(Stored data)
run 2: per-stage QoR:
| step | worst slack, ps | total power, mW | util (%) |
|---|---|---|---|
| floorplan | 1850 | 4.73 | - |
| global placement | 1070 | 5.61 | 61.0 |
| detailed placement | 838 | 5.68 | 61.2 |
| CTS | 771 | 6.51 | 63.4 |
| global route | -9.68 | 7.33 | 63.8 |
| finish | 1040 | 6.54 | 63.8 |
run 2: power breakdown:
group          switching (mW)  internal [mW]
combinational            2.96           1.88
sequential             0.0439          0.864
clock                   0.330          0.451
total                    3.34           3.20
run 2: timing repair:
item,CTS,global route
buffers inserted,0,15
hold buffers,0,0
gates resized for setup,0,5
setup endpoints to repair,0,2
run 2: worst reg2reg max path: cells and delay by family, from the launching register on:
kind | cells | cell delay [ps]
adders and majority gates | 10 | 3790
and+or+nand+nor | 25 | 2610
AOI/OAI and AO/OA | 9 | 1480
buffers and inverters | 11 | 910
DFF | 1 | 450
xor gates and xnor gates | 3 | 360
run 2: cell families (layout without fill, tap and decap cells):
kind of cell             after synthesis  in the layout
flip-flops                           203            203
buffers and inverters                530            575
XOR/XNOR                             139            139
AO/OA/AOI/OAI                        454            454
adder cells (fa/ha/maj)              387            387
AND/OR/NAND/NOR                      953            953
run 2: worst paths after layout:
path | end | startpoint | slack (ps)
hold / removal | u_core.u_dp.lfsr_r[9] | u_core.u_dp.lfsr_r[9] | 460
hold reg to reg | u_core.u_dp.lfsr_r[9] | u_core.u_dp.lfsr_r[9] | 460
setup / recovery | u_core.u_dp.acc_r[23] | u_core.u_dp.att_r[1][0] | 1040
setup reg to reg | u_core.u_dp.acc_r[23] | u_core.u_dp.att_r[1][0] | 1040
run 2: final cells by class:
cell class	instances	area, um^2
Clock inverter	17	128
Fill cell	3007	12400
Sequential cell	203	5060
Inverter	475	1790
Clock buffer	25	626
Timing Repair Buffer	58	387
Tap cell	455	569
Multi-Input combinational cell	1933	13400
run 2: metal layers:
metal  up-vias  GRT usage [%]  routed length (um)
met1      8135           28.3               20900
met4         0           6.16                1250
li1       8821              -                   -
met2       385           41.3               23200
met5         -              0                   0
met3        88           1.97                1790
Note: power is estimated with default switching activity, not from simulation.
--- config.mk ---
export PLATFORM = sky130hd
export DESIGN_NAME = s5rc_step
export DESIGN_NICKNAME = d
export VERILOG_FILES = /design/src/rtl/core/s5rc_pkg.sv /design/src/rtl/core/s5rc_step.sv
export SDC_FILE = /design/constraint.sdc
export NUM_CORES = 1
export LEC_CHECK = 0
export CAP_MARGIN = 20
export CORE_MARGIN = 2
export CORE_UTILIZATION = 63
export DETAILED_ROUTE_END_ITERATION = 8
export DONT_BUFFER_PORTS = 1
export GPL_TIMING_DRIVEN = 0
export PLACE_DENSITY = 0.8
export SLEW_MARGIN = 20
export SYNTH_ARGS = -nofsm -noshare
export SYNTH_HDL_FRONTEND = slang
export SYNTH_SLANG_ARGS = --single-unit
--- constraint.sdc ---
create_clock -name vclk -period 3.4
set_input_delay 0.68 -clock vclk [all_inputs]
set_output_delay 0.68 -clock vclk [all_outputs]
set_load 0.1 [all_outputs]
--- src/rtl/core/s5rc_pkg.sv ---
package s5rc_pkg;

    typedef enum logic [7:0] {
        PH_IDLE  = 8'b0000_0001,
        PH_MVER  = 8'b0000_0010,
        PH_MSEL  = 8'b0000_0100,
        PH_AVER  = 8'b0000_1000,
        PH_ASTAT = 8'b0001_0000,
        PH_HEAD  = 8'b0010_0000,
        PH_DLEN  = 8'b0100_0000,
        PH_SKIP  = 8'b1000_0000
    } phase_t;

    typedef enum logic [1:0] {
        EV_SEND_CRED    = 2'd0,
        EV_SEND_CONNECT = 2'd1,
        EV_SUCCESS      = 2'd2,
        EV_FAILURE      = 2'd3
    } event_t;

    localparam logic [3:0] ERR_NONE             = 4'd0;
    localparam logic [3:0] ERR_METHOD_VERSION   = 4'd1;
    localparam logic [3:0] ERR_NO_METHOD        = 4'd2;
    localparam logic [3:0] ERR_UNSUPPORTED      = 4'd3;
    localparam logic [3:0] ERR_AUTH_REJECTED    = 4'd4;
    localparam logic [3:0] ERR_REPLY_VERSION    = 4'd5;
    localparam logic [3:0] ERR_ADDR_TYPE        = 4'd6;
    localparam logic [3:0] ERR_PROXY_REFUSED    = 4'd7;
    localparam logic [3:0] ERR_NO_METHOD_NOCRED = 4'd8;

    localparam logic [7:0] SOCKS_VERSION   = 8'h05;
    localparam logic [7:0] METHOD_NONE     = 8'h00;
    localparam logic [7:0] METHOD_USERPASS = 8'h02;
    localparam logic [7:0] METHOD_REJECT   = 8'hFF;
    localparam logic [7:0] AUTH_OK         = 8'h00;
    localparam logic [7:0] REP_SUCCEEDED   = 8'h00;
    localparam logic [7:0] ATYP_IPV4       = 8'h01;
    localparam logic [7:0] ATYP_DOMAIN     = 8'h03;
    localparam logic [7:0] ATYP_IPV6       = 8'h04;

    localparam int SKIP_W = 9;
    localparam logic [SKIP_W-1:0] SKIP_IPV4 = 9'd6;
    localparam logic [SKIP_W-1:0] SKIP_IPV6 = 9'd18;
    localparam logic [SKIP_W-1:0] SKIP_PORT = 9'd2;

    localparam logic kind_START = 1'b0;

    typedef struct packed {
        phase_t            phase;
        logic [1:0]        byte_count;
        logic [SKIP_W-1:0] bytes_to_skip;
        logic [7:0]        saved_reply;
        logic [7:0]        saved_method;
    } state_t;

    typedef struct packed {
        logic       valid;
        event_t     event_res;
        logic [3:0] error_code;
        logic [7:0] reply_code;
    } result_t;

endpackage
* * *
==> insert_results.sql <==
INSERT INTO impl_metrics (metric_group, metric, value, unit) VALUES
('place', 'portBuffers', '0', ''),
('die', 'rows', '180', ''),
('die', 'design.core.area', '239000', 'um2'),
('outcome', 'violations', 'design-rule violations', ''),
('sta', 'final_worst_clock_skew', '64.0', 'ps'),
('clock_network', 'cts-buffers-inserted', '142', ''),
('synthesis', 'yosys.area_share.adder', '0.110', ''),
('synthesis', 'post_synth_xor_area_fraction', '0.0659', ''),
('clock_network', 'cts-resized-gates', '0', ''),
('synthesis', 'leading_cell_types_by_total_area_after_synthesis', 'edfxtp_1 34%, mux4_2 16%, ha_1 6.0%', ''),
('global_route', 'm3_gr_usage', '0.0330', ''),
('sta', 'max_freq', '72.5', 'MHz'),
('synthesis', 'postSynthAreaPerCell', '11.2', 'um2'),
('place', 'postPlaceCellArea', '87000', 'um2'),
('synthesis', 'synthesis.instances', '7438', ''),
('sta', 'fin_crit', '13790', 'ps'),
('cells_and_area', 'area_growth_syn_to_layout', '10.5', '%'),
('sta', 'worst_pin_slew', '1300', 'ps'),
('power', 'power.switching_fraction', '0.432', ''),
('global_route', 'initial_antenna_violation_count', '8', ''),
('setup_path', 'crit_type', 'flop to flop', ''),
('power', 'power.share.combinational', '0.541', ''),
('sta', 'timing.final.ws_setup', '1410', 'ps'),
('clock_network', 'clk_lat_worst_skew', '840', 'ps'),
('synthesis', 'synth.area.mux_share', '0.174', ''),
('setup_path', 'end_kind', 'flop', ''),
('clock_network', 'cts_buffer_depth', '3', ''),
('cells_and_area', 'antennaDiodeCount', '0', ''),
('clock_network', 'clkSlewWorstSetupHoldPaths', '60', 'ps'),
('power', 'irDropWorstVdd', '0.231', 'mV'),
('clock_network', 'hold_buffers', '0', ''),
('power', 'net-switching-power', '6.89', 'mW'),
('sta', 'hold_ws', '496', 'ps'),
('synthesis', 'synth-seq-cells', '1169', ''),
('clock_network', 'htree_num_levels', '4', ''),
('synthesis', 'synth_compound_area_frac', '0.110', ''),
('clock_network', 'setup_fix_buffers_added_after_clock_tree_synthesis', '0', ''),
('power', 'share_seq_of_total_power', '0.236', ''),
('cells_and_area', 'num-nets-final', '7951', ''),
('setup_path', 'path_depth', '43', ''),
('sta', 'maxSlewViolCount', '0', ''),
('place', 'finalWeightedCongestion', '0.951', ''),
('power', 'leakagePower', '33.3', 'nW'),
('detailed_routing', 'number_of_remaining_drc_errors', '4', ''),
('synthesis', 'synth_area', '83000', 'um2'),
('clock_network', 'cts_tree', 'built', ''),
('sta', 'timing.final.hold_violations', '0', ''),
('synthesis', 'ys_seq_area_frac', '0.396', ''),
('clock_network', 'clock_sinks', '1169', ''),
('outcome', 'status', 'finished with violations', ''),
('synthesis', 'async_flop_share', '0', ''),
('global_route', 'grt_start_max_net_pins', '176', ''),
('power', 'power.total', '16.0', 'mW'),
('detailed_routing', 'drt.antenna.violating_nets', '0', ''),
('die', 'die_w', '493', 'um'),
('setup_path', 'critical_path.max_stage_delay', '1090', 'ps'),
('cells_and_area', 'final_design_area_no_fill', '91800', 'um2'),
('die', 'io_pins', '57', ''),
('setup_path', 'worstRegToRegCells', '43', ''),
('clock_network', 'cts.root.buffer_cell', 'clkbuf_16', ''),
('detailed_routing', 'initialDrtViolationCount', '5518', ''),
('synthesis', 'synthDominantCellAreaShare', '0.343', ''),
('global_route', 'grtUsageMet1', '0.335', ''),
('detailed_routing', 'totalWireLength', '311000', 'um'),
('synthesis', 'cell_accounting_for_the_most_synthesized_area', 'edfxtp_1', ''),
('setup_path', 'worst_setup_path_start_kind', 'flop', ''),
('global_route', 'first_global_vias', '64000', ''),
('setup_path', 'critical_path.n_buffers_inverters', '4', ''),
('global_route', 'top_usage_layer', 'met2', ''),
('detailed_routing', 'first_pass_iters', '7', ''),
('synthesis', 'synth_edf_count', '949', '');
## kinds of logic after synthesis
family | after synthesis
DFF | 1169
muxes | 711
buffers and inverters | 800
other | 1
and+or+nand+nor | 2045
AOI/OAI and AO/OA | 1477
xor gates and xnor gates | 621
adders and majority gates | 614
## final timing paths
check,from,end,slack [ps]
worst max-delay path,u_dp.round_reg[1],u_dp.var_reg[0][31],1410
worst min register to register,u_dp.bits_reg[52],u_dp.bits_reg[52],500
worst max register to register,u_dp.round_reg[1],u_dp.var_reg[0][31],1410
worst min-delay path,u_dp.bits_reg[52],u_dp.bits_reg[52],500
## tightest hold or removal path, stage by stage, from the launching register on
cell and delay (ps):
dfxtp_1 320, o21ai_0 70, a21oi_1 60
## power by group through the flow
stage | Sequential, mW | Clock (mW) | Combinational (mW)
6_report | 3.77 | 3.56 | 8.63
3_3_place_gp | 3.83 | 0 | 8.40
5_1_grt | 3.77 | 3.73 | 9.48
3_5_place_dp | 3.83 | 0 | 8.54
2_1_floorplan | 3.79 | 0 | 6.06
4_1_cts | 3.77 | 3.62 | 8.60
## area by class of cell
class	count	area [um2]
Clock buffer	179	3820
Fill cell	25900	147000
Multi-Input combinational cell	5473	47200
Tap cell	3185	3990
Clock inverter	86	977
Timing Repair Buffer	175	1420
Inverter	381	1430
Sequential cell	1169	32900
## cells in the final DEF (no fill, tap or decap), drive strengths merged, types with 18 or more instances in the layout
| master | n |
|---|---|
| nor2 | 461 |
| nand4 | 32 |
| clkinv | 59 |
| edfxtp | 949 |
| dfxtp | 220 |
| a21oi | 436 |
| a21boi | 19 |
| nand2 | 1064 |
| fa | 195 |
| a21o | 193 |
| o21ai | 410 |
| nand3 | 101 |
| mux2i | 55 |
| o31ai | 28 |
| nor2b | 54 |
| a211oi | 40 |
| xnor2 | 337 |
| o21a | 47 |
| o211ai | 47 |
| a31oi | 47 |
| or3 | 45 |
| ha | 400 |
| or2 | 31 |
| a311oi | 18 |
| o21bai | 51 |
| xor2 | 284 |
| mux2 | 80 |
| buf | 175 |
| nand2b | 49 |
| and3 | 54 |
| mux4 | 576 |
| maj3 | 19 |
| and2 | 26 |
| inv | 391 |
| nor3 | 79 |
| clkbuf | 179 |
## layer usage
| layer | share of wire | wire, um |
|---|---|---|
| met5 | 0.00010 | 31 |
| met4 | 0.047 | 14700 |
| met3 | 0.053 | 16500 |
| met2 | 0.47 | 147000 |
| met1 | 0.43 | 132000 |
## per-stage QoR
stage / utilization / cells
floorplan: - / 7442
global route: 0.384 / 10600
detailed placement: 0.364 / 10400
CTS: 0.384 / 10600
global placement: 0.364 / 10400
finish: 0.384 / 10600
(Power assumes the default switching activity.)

EXERCISE OBJECTIVE: Give back exactly the lines above starting at the line where "nand4 | 32 |" appears and ending at the line where "global placement: 0.364 / 10400" appears, both included, with no other lines.

ANSWER TO THE PROBLEM:
| nand4 | 32 |
| clkinv | 59 |
| edfxtp | 949 |
| dfxtp | 220 |
| a21oi | 436 |
| a21boi | 19 |
| nand2 | 1064 |
| fa | 195 |
| a21o | 193 |
| o21ai | 410 |
| nand3 | 101 |
| mux2i | 55 |
| o31ai | 28 |
| nor2b | 54 |
| a211oi | 40 |
| xnor2 | 337 |
| o21a | 47 |
| o211ai | 47 |
| a31oi | 47 |
| or3 | 45 |
| ha | 400 |
| or2 | 31 |
| a311oi | 18 |
| o21bai | 51 |
| xor2 | 284 |
| mux2 | 80 |
| buf | 175 |
| nand2b | 49 |
| and3 | 54 |
| mux4 | 576 |
| maj3 | 19 |
| and2 | 26 |
| inv | 391 |
| nor3 | 79 |
| clkbuf | 179 |
## layer usage
| layer | share of wire | wire, um |
|---|---|---|
| met5 | 0.00010 | 31 |
| met4 | 0.047 | 14700 |
| met3 | 0.053 | 16500 |
| met2 | 0.47 | 147000 |
| met1 | 0.43 | 132000 |
## per-stage QoR
stage / utilization / cells
floorplan: - / 7442
global route: 0.384 / 10600
detailed placement: 0.364 / 10400
CTS: 0.384 / 10600
global placement: 0.364 / 10400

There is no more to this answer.